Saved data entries
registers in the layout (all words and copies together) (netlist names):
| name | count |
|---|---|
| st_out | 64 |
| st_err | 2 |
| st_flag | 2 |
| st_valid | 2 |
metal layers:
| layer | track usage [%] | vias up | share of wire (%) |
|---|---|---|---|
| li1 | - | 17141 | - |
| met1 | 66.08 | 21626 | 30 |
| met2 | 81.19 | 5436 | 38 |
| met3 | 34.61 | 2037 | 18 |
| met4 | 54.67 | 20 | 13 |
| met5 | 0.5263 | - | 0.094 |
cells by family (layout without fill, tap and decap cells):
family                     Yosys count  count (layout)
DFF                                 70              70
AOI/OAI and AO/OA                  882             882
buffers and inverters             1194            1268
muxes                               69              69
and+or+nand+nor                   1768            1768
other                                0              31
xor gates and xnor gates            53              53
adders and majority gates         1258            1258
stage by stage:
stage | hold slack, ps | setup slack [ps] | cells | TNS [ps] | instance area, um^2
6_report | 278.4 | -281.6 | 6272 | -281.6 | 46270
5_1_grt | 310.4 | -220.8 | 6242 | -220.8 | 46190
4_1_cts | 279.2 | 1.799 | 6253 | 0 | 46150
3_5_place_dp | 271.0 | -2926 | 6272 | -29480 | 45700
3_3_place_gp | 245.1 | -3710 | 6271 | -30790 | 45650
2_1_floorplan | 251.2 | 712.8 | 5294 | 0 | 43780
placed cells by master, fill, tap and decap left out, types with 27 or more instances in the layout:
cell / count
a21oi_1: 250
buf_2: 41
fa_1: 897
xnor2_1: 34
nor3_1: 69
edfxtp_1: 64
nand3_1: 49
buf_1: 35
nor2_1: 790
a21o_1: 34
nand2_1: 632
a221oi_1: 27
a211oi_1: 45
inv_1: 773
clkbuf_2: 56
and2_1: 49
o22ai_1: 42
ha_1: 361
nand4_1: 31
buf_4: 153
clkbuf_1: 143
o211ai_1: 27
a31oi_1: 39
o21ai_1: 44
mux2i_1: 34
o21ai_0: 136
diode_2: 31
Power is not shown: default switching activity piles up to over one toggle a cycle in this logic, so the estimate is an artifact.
===== src/rtl/mdio_master.sv =====
// Clause-22 MDIO management station: turns Wishbone single reads and writes
// into MDC/MDIO frames and returns the PHY's read data (err when nobody answers).
`timescale 1ns/1ps
module mdio_master #(
  parameter int MDC_HALF      = 20,
  parameter int PREAMBLE_BITS = 32
) (
  input  logic        clk,
  input  logic        rst,
  input  logic        cyc,
  input  logic        stb,
  input  logic        we,
  input  logic [9:0]  addr,
  input  logic [15:0] data_write,
  output logic [15:0] data_read,
  output logic        ack,
  output logic        err,
  output logic        mdc,
  output logic        mdo,
  output logic        mdo_en,
  input  logic        mdi
);

  localparam int              PH_W     = $clog2(MDC_HALF);
  localparam logic [PH_W-1:0] PH_LAST  = PH_W'(MDC_HALF - 1);
  localparam logic [5:0]      PRE_LAST = 6'(PREAMBLE_BITS - 1);

  typedef enum logic [2:0] {
    S_IDLE,
    S_PRE,
    S_HDR,
    S_TA,
    S_DATA,
    S_DONE
  } state_t;

  state_t          state;
  logic [PH_W-1:0] phase;
  logic [5:0]      bit_cnt;
  logic [15:0]     tx_sr;
  logic [15:0]     wdata_q;
  logic [15:0]     rx_sr;
  logic            is_read;
  logic            ta_err;
  logic            req;
  logic            half_end;

  assign req      = cyc && stb;
  assign half_end = (phase == PH_LAST);

  // ST, OP, PHYAD, REGAD left-aligned; tx_sr[15] is always the bit on the line.
  function automatic logic [15:0] frame_header(input logic write, input logic [9:0] a);
    frame_header = {2'b01, (write ? 2'b01 : 2'b10), a, 2'b00};
  endfunction

  always_ff @(posedge clk) begin
    if (rst) begin
      state     <= S_IDLE;
      phase     <= '0;
      bit_cnt   <= '0;
      mdc       <= 1'b0;
      mdo       <= 1'b1;
      mdo_en    <= 1'b0;
      ack       <= 1'b0;
      err       <= 1'b0;
      data_read <= '0;
    end else begin
      ack <= 1'b0;
      err <= 1'b0;
      case (state)
        S_IDLE: begin
          mdc       <= 1'b0;
          mdo       <= 1'b1;
          mdo_en    <= 1'b0;
          data_read <= '0;
          if (req) begin
            is_read <= !we;
            wdata_q <= data_write;
            ta_err  <= 1'b0;
            phase   <= '0;
            bit_cnt <= '0;
            mdo_en  <= 1'b1;
            tx_sr   <= frame_header(we, addr);
            if (PREAMBLE_BITS > 0) begin
              state <= S_PRE;
              mdo   <= 1'b1;
            end else begin
              state <= S_HDR;
              mdo   <= 1'b0;
            end
          end
        end

        S_DONE: begin
          state     <= S_IDLE;
          data_read <= '0;
        end

        default: begin
          if (!half_end) begin
            phase <= phase + 1'b1;
          end else if (!mdc) begin
            // Rising MDC: the PHY's bit has been stable for the whole low phase.
            phase <= '0;
            mdc   <= 1'b1;
            if (state == S_TA && bit_cnt[0])
              ta_err <= mdi;
            if (state == S_DATA)
              rx_sr <= {rx_sr[14:0], mdi};
          end else begin
            phase <= '0;
            mdc   <= 1'b0;
            case (state)
              S_PRE: begin
                if (bit_cnt == PRE_LAST) begin
                  state   <= S_HDR;
                  bit_cnt <= '0;
                  mdo     <= tx_sr[15];
                end else begin
                  bit_cnt <= bit_cnt + 6'd1;
                  mdo     <= 1'b1;
                end
              end

              S_HDR: begin
                if (bit_cnt == 6'd13) begin
                  state   <= S_TA;
                  bit_cnt <= '0;
                  mdo     <= 1'b1;
                  mdo_en  <= !is_read;
                end else begin
                  bit_cnt <= bit_cnt + 6'd1;
                  mdo     <= tx_sr[14];
                  tx_sr   <= {tx_sr[14:0], 1'b0};
                end
              end

              S_TA: begin
                if (bit_cnt == 6'd1) begin
                  state   <= S_DATA;
                  bit_cnt <= '0;
                  tx_sr   <= wdata_q;
                  mdo     <= is_read ? 1'b1 : wdata_q[15];
                end else begin
                  bit_cnt <= 6'd1;
                  mdo     <= is_read;
                end
              end

              S_DATA: begin
                if (bit_cnt == 6'd15) begin
                  state   <= S_DONE;
                  bit_cnt <= '0;
                  mdo     <= 1'b1;
                  mdo_en  <= 1'b0;
                  // A master that abandoned the cycle gets no completion pulse.
                  if (req) begin
                    if (is_read && ta_err) begin
                      err       <= 1'b1;
                      data_read <= 16'hFFFF;
                    end else begin
                      ack       <= 1'b1;
                      data_read <= is_read ? rx_sr : 16'h0000;
                    end
                  end
                end else begin
                  bit_cnt <= bit_cnt + 6'd1;
                  mdo     <= is_read ? 1'b1 : tx_sr[14];
                  tx_sr   <= {tx_sr[14:0], 1'b0};
                end
              end

              default: state <= S_IDLE;
            endcase
          end
        end
      endcase
    end
  end

endmodule


===== config.mk =====
export PLATFORM = sky130hd
export DESIGN_NAME = mdio_master
export DESIGN_NICKNAME = d
export VERILOG_FILES = /design/src/rtl/mdio_master.sv
export SDC_FILE = /design/constraint.sdc
export NUM_CORES = 1
export LEC_CHECK = 0
export CAP_MARGIN = 20
export CORE_ASPECT_RATIO = 1.25
export CORE_MARGIN = 3
export CORE_UTILIZATION = 54
export DETAILED_ROUTE_END_ITERATION = 16
export PLACE_DENSITY_LB_ADDON = 0.25
export SLEW_MARGIN = 5
export SYNTH_ARGS = -nofsm -noshare
export SYNTH_HDL_FRONTEND = slang
export SYNTH_SLANG_ARGS = --single-unit
export TNS_END_PERCENT = 100

===== constraint.sdc =====
create_clock -name clk -period 4.7 [get_ports clk]
set_clock_uncertainty 0.15 [all_clocks]
set_input_delay 0.94 -clock clk [delete_from_list [all_inputs] [get_ports clk]]
set_output_delay 0.94 -clock clk [all_outputs]
set_load 0.02 [all_outputs]

# [Word level (Yosys, flattened, before mapping)]
# Cells that the tools add are included.
[totals] word_cells=132 output_inout_bits=21 reg_bits=85
[op_classes] n_bitwise=8 n_addsub=2 muxes=59 reduce_logical=28 n_eq_ne=21
[ops] op="16-bit two-way mux" n=8
[ops] op="16-bit case mux with 3 select lines" n=1
[ops] op="6-bit two-way mux" n=6
[ops] op="16-bit case mux with 2 select lines" n=1
[ops] op="6-bit case mux with 4 select lines" n=1
[ops] op="1-bit two-way mux" n=22
[ops] op="3-bit two-way mux" n=7
[ops] op="5-bit AND reduction" n=3
[ops] op="6-bit by 4-bit equality test with 1-bit output (second input constant)" n=2
[ops] op="3-bit case mux with 4 select lines" n=1
[ops] op="6-bit case mux with 2 select lines" n=1
[ops] op="6-bit AND reduction" n=2
[ops] op="5-bit two-way mux" n=2
[ops] op="1-bit case mux with 2 select lines" n=5
[ops] op="5-bit case mux with 2 select lines" n=1
[ops] op="9-bit AND reduction" n=1
[ops] op="3-bit nonzero test" n=3
[ops] op="4-bit by 1-bit != test with 1-bit output (second input constant)" n=2
[ops] op="4-bit != test (second input constant)" n=2
[ops] op="1-bit inverter" n=8
[ops] op="8-bit OR reduction" n=1
[ops] op="7-bit AND reduction" n=1
[ops] op="6-bit by 1-bit adder with 6-bit output (second input constant)" n=1
[ops] op="3-bit by 2-bit equality test with 1-bit output (second input constant)" n=2
[ops] op="25 further kinds" n=34

# [Depth between registers and ports, before layout]
[logic_depth] ltp_word=6 ltp_mapped=9 ltp_nobuf=7

# [Least setup slack after synthesis]
# OpenSTA, ideal clock, no wires.
[synth_path] path_kind="in2reg" start="input port rst" end="register rx_sr[0], enable pin" n_path_buf=1 path_stages=2 setup_ps=436 arrival_time_ps=2897 path_slack_ps=1217 path_cell_list="clkbuf_1 -> nor4b_1"
[synth_via] elab_chain_cells=2
[synth_lines] element="from (decl)" line="9" source="input logic rst,"
[synth_lines] element="1-bit inverter (no source line)"
[synth_lines] element="5-bit AND reduction (no source line)"
[synth_lines] element="to (signal assigned)" line="109" source="rx_sr <= {rx_sr[14:0], mdi};"
[synth_lines] element="to (decl)" line="42" source="logic [15:0] rx_sr;"
# No other way between the ends.
# A chain may end at the register's enable or synchronous reset.

# [Worst setup path in the final report]
[layout_path] start="register state[2]" end="register tx_sr[12], enable pin"
[layout_via] elab_chain_cells=3 elab_cells_between_ends=14 classes_between="eq/ne (8); bitwise (1); reduce/logical (5)"
[layout_lines] element="from (decl)" line="37" source="state_t state;"
[layout_lines] element="from (signal assigned)" line="58" source="state <= S_IDLE;"
[layout_lines] element="from (signal assigned)" line="85" source="state <= S_PRE;"
[layout_lines] element="from (signal assigned)" line="88" source="state <= S_HDR;"
[layout_lines] element="3-bit by 2-bit equality test with 1-bit output (tied with other cells)" line="113" source="case (state)"
[layout_lines] element="3-bit != test (no source line) (tied with other cells)"
[layout_lines] element="9-bit AND reduction (no source line) *"
[layout_lines] element="to (signal assigned)" line="134" source="tx_sr <= {tx_sr[14:0], 1'b0};"
[layout_lines] element="to (signal assigned)" line="142" source="tx_sr <= wdata_q;"
[layout_lines] element="to (signal assigned)" line="169" source="tx_sr <= {tx_sr[14:0], 1'b0};"
[layout_lines] element="to (decl)" line="40" source="logic [15:0] tx_sr;"
# Mark *: on every way between the ends. The rest lies on a longest branch, timed or not.

==> results by group <==
Timing
  • Fin crit period: 2889 ps
  • Worst-Margin Slew: 862.1 ps
  • Final Max Tran Viols: 0
  • Max Fclk: 346.1 MHz
  • Min Hold Slack: 305.4 ps
  • Fin. Hold Viols: 0
  • RSZ-0062 raised after global routing: false
  • Crit share post-route: 0.6147
  • Setup TNS: 0 ps
  • Final Setup Violations: 0
  • Max_slew headroom: 0.4239

Clocking
  • Max clock buf depth: 2
  • Clk pin slew, worst setup/hold paths: 100 ps
  • CTS buffer count: 9
  • Clk sinks: 85
  • Post-cts repair resize count: 0
  • Hold Buf Count CTS: 0
  • Worst skew pair latency: 350 ps
  • TritonCTS clock tree: done
  • Root Driver: clkbuf_8
  • # Post-CTS Setup Buffers: 0
  • CTS H-tree depth: 3

Routing
  • Wire per inst: 15.52 µm
  • Vias: 3029
  • Routed WL: 7854 µm
  • Drt drc: 0
  • DRT Pass-1 Iters: 5
  • Detail Route Antenna Nets: 0
  • Vias/cell: 5.986
  • Detailed router's first-iteration violation count: 275

Synthesis
  • Synth area leaders: edfxtp_1 (39%), dfxtp_1 (18%), nand2_1 (5.9%)
  • Gate Count Post-Synth: 374
  • Top FF cell, synth: edfxtp_1
  • Number of register bits inferred by synthesis: 85
  • Most frequent cell after synthesis: nand2_1
  • Sequential fraction of the synthesis area: 0.5712
  • Syn Nets: 409
  • Synth top area share: 0.3895
  • Post-synth top cells: nand2_1 (61), edfxtp_1 (50), dfxtp_1 (35)
  • Synth warnings: 0
  • Post-synth ARST share: 0
  • Syn_area_per_cell: 10.31 µm²
  • Post-synth EDFFs: 50
  • Distinct cell type count after synthesis: 59
  • Area leader, netlist: edfxtp_1
  • Netlist Area Pre-Place: 3855 µm²

Die
  • Die W: 81.57 µm
  • I/O pin cnt: 53
  • Initial Utilization: 0.5728
  • FP Rows: 33
  • Core box area: 6730 µm²
  • Die Y-Extent: 100.5 µm
  • Die Area: 8195 µm²

Power and ir drop
  • Power Dens Cells: 393.9 nW/µm²
  • Static leakage: 0.001540 µW
  • Peak supply drop: 236.7 µV
  • Total power: 1810 µW

Worst setup path
  • Crit path max fanout: 26
  • Worst R2R Path Depth: 6
  • Critical Path Start Type: flop
  • CP Buf/Inv Count: 1
  • Crit path required time: 4600 ps
  • Crit-path cells: nor2b_1, nand2_1, o21ai_0, nand2b_1, a21oi_1, buf_4
  • R2r setup slk: 1810 ps
  • Crit path max-delay family: simple AND/OR/NAND/NOR gates
  • Worst endpoint data arrival time: 2790 ps
  • CP Class: flop to flop
  • Worst Setup End Kind: flop
  • Critical Path Max Stage Delay: 860 ps
  • Crit. path cell count: 6
  • Worst path slowest cell: dfxtp_1

Placed design
  • DP Wirelength: 5294 µm
  • Placed cell areas: 4398 µm²
  • Port bufs: 52
  • Final Wtd Congestion: 0.9299

Min path
  • Class of the worst hold path: flop to flop
  • Worst hold path cell count: 2

Cells and area
  • # diodes: 0
  • Fin nets: 449
  • Design Area, Final: 4596 µm²
  • Synthesis-to-finish area growth: 19.21%
  • Share of layout cells above drive strength 1: 0.07160
  • Fin util: 0.6828

Global route
  • First-pass GRT wire length: 12700 µm
  • GRT Total Usage: 0.2025
  • Largest net degree at the start of global routing: 27
  • Initial antenna violation count: 0
  • Number of global-route vias before repair: 2613
  • Gr ovfl total: 0

Status
  • Status: finished, final reports clean

Run
  • Max-cap violations: 0
-- layout make-up --
cell class	instances	area, µm²
Clock buffer	9	123.9
Timing Repair Buffer	56	550.5
Tap cell	87	108.9
Sequential cell	85	2202
Fill cell	516	2135
Clock inverter	7	73.82
Inverter	9	33.78
Multi-Input combinational cell	253	1503
-- worst register-to-register path, cell delays in order, from the launching register on --
cell      delay, ps
dfxtp_1         860
nor2b_1         240
nand2_1         500
o21ai_0         240
nand2b_1        210
a21oi_1         130
buf_4           240
-- flip-flops by register name, summed over array words and instances, names as in the netlist, 3 cells and up --
| name | count |
|---|---|
| state | 3 |
| tx_sr | 16 |
| phase | 5 |
| rx_sr | 16 |
| bit_cnt | 6 |
| data_read | 16 |
| wdata_q | 16 |
-- through the flow --
stage | cells | setup WS (ps)
6_report | 506 | 1811
5_1_grt | 506 | 1549
4_1_cts | 506 | 1844
3_5_place_dp | 490 | 1563
3_3_place_gp | 490 | 1621
2_1_floorplan | 374 | 1217
-- layout by cell type, fill, tap and decap left out, types with 3 or more instances in the layout --
master           Yosys  final
nand2_1             61     61
clkdlybuf4s50_1      0     52
edfxtp_1            50     50
dfxtp_1             35     35
a21oi_1             32     32
nor2_1              30     30
o211ai_1            20     20
a31oi_1             16     16
clkbuf_8             0      9
inv_1                8      8
o21ai_0              8      8
nand2b_1             6      6
nor2b_1              5      5
nand3_1              5      5
and3_1               4      4
buf_4                1      4
mux2i_1              3      3
a21o_1               3      3
nor4_1               3      3
nand4b_1             3      3
nand4_1              3      3
xor2_1               3      3
ha_1                 3      3
-- per-layer routing --
metal	wire (µm)	share of wire	track usage	vias to the layer above
li1	-	-	-	1463
met1	3466	0.44	0.2824	1450
met2	3828	0.49	0.3061	101
met3	420	0.053	0.03667	15
met4	139	0.018	0.09463	0
met5	0	0	0	-
-- logic make-up after synthesis --
kind of cell               Yosys count  synth area share
and+or+nand+nor                    137            0.1766
xor gates and xnor gates             5           0.01136
muxes                                3          0.007790
buffers and inverters               36           0.04317
AOI/OAI and AO/OA                  105            0.1801
adders and majority gates            3          0.009738
DFF                                 85            0.5712
-- final timing paths --
| kind | from | endpoint |
|---|---|---|
| max | state[2]$_SDFFE_PP0P_ | tx_sr[12]$_DFFE_PP_ |
| min | data_read[9]$_SDFFE_PP0P_ | data_read[9]$_SDFFE_PP0P_ |
| max reg2reg | state[2]$_SDFFE_PP0P_ | tx_sr[12]$_DFFE_PP_ |
| min reg2reg | data_read[9]$_SDFFE_PP0P_ | data_read[9]$_SDFFE_PP0P_ |
-- power breakdown --
group          total [µW]  internal [µW]  switching, µW
Clock                 501            209            291
Combinational         370            146            224
Sequential            940            875           65.3
(Power assumes the default switching activity.)
==> RTL change, RTL diff (config.mk and constraints unchanged) <==
Change the parameter `MDC_HALF` from 20 to 40.
--- a/src/rtl/mdio_master.sv
+++ b/src/rtl/mdio_master.sv
@@ -2,7 +2,7 @@
 // into MDC/MDIO frames and returns the PHY's read data (err when nobody answers).
 `timescale 1ns/1ps
 module mdio_master #(
-  parameter int MDC_HALF      = 20,
+  parameter int MDC_HALF      = 40,
   parameter int PREAMBLE_BITS = 32
 ) (
   input  logic        clk,
Behaviour: same outputs for any inputs over 10 cycles, from zero or initial values and one cycle with rst high; that may be too few to reach the edited logic, so the function may still have changed.
==> RTL change against the unedited design <==
Design area rose by 2.2%. Wire length grew 5.6%. Critical endpoint is now data_read[8]. Sequential cell count is 1 higher. Setup slack gained 25 ps. Synthesized area is 1.7% higher. Die area grew 1.6%.
Power is not compared: it rests on default switching activity, and its combinational part moved more than twofold at a synthesized area within 25%.
==> RTL change: results (changes against the unedited design) <==
Run status
  • Status: completed

Final layout
  • Filler instances: 575 (+11%)
  • Multi-input logic area: 0.001546 mm2 (+2.9%)
  • Fraction of area in clock buffers and inverters: 4.823% (+0.52 points)
  • Share of cells above drive strength 1: 7.452% (+0.29 points)
  • Sequential cell area share: 47.32% (-0.60 points)
  • Final-stage net count: 446 (-0.67%)
  • Multi-input gate count: 249 (-1.6%)
  • Signal buffers share of area: 11.88% (-0.095 points)

Yosys
  • Mux contribution to synthesized area: 3.830% (+3.1 points)
  • Largest cells by area after synthesis: edfxtp_1 38%, dfxtp_1 18%, a21oi_1 4.3%, nand2_1 4.0%, mux2i_1 3.8%
  • Post-synth cell types: 58 (-1.7%)
  • Post-synth top cells: 50 x edfxtp_1, 42 x nand2_1, 36 x dfxtp_1, 34 x a21oi_1
  • Mapped Nets: 403 (-1.5%)
  • Post-Synth Adder-Cell Area: 0.9575% (-0.016 points)
  • Post-Synth XOR/XNOR Area: 0% (-1.1 points)
  • Register area share after synthesis: 56.69% (-0.44 points)
  • Cell count after synthesis: 368 (-1.6%)
  • Compound-cell area share of the yosys netlist: 17.91% (-0.11 points)

GRT
  • M1 GR Usage: 28.24% (about the same)
  • GR Layer Usage met2: 33.46% (+2.8 points)
  • Vias in the first global route: 2,707 (+3.6%)

Detailed routing
  • Detailed-routing wirelength on met1: 3601 um (+3.9%)
  • Vias per Instance: 5.953 (-0.56%)
  • Met2 wire length: 4137 um (+8.1%)
  • Starting DRC count in detailed routing: 203 (-26%)
  • Final wirelength: 8296 um (+5.6%)

Setup path
  • CP Data Arrival Time: 2980 ps (+190 ps)
  • Critical path fanouts, max: 21 (-19%)
  • Reg2Reg Setup Slack: 1840 ps (+20 ps)

Clock network
  • Clk sinks: 86 (+1.2%)

STA
  • Worst Hold Slack: 308.4 ps (+2.949 ps)
  • Max-slew headroom: 40.56% (-1.8 points)
RTL change: cell count changes after synthesis, sizes merged, moves of 4 or more:
cell and delta:
nor2 -9, and2 +4, o22ai +6, a211oi +4, nand2 -19, mux2i +12
nor3 +6, a31oi -14, o21ai +11
RTL change: final timing paths:
check	start	endpoint	depth (start not counted)
setup / recovery	state[2]	data_read[8]	4
setup reg to reg	state[2]	data_read[8]	4
hold reg to reg	data_read[4]	data_read[4]	2
hold / removal	data_read[4]	data_read[4]	2
RTL change: stage by stage:
| stage | worst slack (ps) | instance area (um2) | power [mW] |
|---|---|---|---|
| finish | 1836 | 4696 | 1.486 |
| CTS | 1876 | 4696 | 1.494 |
| detailed placement | 1535 | 4469 | 0.9202 |
| global placement | 1671 | 4469 | 0.9182 |
| global route | 1710 | 4696 | 1.543 |
| floorplan | 1323 | 3920 | 0.8777 |
RTL change: critical path, stage by stage (launching register included):
cell and delay [ps]:
dfxtp_1 770, or3b_1 600, nor4_4 800, o211ai_1 250, a21oi_1 200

## ASSIGNMENT
Starting at the line that has "create_clock -name clk" in the records above, restate word for word every line until the one that has "# OpenSTA, ideal clock, no wires.", and include that one as well.

## ANSWER FOR THIS EXERCISE
create_clock -name clk -period 4.7 [get_ports clk]
set_clock_uncertainty 0.15 [all_clocks]
set_input_delay 0.94 -clock clk [delete_from_list [all_inputs] [get_ports clk]]
set_output_delay 0.94 -clock clk [all_outputs]
set_load 0.02 [all_outputs]

# [Word level (Yosys, flattened, before mapping)]
# Cells that the tools add are included.
[totals] word_cells=132 output_inout_bits=21 reg_bits=85
[op_classes] n_bitwise=8 n_addsub=2 muxes=59 reduce_logical=28 n_eq_ne=21
[ops] op="16-bit two-way mux" n=8
[ops] op="16-bit case mux with 3 select lines" n=1
[ops] op="6-bit two-way mux" n=6
[ops] op="16-bit case mux with 2 select lines" n=1
[ops] op="6-bit case mux with 4 select lines" n=1
[ops] op="1-bit two-way mux" n=22
[ops] op="3-bit two-way mux" n=7
[ops] op="5-bit AND reduction" n=3
[ops] op="6-bit by 4-bit equality test with 1-bit output (second input constant)" n=2
[ops] op="3-bit case mux with 4 select lines" n=1
[ops] op="6-bit case mux with 2 select lines" n=1
[ops] op="6-bit AND reduction" n=2
[ops] op="5-bit two-way mux" n=2
[ops] op="1-bit case mux with 2 select lines" n=5
[ops] op="5-bit case mux with 2 select lines" n=1
[ops] op="9-bit AND reduction" n=1
[ops] op="3-bit nonzero test" n=3
[ops] op="4-bit by 1-bit != test with 1-bit output (second input constant)" n=2
[ops] op="4-bit != test (second input constant)" n=2
[ops] op="1-bit inverter" n=8
[ops] op="8-bit OR reduction" n=1
[ops] op="7-bit AND reduction" n=1
[ops] op="6-bit by 1-bit adder with 6-bit output (second input constant)" n=1
[ops] op="3-bit by 2-bit equality test with 1-bit output (second input constant)" n=2
[ops] op="25 further kinds" n=34

# [Depth between registers and ports, before layout]
[logic_depth] ltp_word=6 ltp_mapped=9 ltp_nobuf=7

# [Least setup slack after synthesis]
# OpenSTA, ideal clock, no wires.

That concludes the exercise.